I glance sidelong at him. “She’s not exactly subtle about it.”

He doesn’t return the gesture, continuing to stare at the wall in front of us. Never leaning one way or the other. “I wish there were some middle ground.”

A place where our names and our blood and our pasts don’t matter. A place without weight. A place that has never been and will never exist.

“Good night, Tiberias.”

Hissing, he clenches a fist. “I really need you to stop calling me that.”

And I really need you.

I turn and walk toward my room, my footsteps echoing and alone.

 

 

SEVENTEEN


Iris


Archeon will never be my home.

Not because of the location, the size of the city, the lack of shrines and temples, or even my bone-deep, inborn disdain for Nortans. None of those things weigh as much as the emptiness I feel without my family at my side.

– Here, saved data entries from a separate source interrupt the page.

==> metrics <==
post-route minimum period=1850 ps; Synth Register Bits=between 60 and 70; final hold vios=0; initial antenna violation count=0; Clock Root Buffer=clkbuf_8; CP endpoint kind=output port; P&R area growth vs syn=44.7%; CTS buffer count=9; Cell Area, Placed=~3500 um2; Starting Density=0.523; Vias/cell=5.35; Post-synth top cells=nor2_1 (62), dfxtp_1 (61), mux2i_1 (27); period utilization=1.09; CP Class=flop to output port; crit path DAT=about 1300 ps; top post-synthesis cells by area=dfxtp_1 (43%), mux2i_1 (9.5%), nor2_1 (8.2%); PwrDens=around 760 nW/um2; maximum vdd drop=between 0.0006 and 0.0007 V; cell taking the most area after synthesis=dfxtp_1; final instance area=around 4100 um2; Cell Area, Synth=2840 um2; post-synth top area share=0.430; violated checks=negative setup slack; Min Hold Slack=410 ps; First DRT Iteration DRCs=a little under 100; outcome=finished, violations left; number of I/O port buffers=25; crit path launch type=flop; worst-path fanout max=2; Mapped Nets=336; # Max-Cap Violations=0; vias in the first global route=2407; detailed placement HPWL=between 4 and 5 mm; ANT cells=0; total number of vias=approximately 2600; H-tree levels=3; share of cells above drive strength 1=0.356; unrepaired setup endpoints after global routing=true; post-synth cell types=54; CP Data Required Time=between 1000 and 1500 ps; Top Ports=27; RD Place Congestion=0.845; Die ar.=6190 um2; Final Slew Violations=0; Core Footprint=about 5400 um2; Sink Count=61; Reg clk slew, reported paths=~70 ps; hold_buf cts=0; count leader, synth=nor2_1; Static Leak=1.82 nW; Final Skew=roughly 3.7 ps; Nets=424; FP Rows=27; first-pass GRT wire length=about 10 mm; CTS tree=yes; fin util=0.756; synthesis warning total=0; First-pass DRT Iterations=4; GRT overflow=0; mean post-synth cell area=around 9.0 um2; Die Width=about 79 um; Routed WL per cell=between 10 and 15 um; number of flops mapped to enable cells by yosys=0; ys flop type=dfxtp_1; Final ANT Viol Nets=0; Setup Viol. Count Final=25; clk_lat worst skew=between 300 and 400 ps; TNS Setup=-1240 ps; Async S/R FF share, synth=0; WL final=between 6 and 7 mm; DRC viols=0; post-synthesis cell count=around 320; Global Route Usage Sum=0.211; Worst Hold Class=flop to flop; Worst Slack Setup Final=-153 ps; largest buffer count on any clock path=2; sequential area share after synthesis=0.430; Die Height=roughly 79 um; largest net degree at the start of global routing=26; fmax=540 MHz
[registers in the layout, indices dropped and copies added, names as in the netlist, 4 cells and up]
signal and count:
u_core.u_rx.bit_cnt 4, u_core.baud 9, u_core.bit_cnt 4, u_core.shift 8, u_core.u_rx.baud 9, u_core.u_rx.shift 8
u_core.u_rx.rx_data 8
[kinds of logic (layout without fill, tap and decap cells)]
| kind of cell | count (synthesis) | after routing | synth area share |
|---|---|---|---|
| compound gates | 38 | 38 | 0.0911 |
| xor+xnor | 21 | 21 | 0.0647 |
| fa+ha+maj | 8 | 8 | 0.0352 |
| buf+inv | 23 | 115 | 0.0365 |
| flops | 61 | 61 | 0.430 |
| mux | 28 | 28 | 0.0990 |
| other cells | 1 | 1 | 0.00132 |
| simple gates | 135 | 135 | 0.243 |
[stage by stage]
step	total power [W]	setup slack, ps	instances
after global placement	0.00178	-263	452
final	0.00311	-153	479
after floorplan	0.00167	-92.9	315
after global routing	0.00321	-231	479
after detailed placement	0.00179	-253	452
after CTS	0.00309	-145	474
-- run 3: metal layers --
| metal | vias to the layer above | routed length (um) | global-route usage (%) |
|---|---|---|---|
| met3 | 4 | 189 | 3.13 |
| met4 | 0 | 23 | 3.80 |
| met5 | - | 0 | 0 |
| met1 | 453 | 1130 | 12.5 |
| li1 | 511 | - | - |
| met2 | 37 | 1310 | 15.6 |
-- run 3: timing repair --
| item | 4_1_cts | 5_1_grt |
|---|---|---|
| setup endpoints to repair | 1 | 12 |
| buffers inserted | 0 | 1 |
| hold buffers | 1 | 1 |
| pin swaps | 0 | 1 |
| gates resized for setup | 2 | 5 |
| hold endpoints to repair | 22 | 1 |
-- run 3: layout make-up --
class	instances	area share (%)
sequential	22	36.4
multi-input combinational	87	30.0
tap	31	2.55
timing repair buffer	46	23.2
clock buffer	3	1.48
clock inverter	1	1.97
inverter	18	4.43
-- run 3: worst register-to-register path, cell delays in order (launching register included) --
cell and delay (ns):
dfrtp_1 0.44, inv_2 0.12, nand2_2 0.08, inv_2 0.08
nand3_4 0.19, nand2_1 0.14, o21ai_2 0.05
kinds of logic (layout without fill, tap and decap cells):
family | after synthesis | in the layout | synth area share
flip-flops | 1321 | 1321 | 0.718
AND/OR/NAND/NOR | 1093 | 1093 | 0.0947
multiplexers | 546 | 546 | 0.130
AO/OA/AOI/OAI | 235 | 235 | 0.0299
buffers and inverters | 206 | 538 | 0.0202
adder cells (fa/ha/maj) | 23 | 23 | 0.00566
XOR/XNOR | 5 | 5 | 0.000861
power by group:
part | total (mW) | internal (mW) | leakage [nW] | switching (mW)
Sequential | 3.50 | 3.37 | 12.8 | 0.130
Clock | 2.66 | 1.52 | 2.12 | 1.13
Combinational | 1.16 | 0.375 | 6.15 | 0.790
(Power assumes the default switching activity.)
### config.mk
export PLATFORM = sky130hd
export DESIGN_NAME = pipeline_ctrl
export DESIGN_NICKNAME = d
export VERILOG_FILES = /design/src/rtl/pipeline_ctrl_pkg.sv /design/src/rtl/sat_counter.sv /design/src/rtl/pipeline_ctrl.sv
export SDC_FILE = /design/constraint.sdc
export NUM_CORES = 1
export LEC_CHECK = 0
export ABC_CLOCK_PERIOD_IN_PS = 2650
export BUFFER_PORTS_ARGS = -buffer_cell sky130_fd_sc_hd__buf_2
export CAP_MARGIN = 10
export CORE_UTILIZATION = 35
export CTS_CLUSTER_DIAMETER = 100
export DETAILED_ROUTE_END_ITERATION = 10
export GPL_TIMING_DRIVEN = 0
export PLACE_DENSITY = 0.52
export SYNTH_ARGS = -nofsm -noshare
export SYNTH_HDL_FRONTEND = slang
export SYNTH_SLANG_ARGS = --single-unit
### constraint.sdc
create_clock -name clk -period 2.65 [get_ports clk]
set_input_delay 0.53 -clock clk [delete_from_list [all_inputs] [get_ports clk]]
set_output_delay 0.53 -clock clk [all_outputs]
set_load 0.01 [all_outputs]
### src/rtl/pipeline_ctrl_pkg.sv
// Shared types and constants for the pipeline hazard/control unit.
//   state_t      : control FSM states
//   IDX_*        : pipeline-register index of each stage boundary
package pipeline_ctrl_pkg;

  typedef enum logic [1:0] {
    RUN     = 2'd0,
    MC_WAIT = 2'd1,
    HALT    = 2'd2
  } state_t;

  localparam int unsigned IDX_IFID  = 0;
  localparam int unsigned IDX_IDEX  = 1;
  localparam int unsigned IDX_EXMEM = 2;
  localparam int unsigned IDX_MEMWB = 3;

endpackage

### src/rtl/sat_counter.sv
// Saturating up-counter with synchronous clear.
//   clk, rst (async, active-low)
//   clr   : synchronous clear, wins over inc
//   inc   : increment request; holds at all ones
//   count : current value
module sat_counter #(
  parameter int unsigned WIDTH = 32
) (
  input  logic             clk,
  input  logic             rst,
  input  logic             clr,
  input  logic             inc,
  output logic [WIDTH-1:0] count
);

  always_ff @(posedge clk or negedge rst) begin
    if (!rst) begin
      count <= '0;
    end else if (clr) begin
      count <= '0;
    end else if (inc && (count != '1)) begin
      count <= count + WIDTH'(1);
    end
  end

endmodule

It is a hole I try to fill with training, prayer, and my other queenly duties, boring as some of them might be. But all are necessary. The most important is to stay in fighting shape. It would be easy to soften in my apartments of silk and velvet, waited on by Red servants tripping over themselves to bring me anything I want. It was the same in the Lakelands, but I never wanted to find solace in food and alcohol the way I do here. My training sessions also set a good balance, so I don’t fall into the trap so many royals and nobles find themselves in. A trap Maven baits well. Many of the lords and ladies still supporting his reign seem more preoccupied with his parties and feasts than they are with the wolves at the door. Idiots.

Prayer is more difficult to come by in this godless country. There are no temples in Archeon that I know of, and the shrine I demanded be built for me here is small, a glorified closet tucked away in my apartments. Not that I need much space to commune with my nameless gods. But in the heat of high summer, the little room crowded with worn faces is hardly comfortable—even with my abilities circulating cool moisture through the air. I try to pray elsewhere, or at least feel my gods as the days pass, but it grows more difficult the longer I’m away from home. If I can’t hear them, can they hear me?

Am I infinitely alone?

I suppose that is easier. I want no connection to Norta. Nothing to tie me to this place when Maven’s brother overthrows him, unless my mother does it first.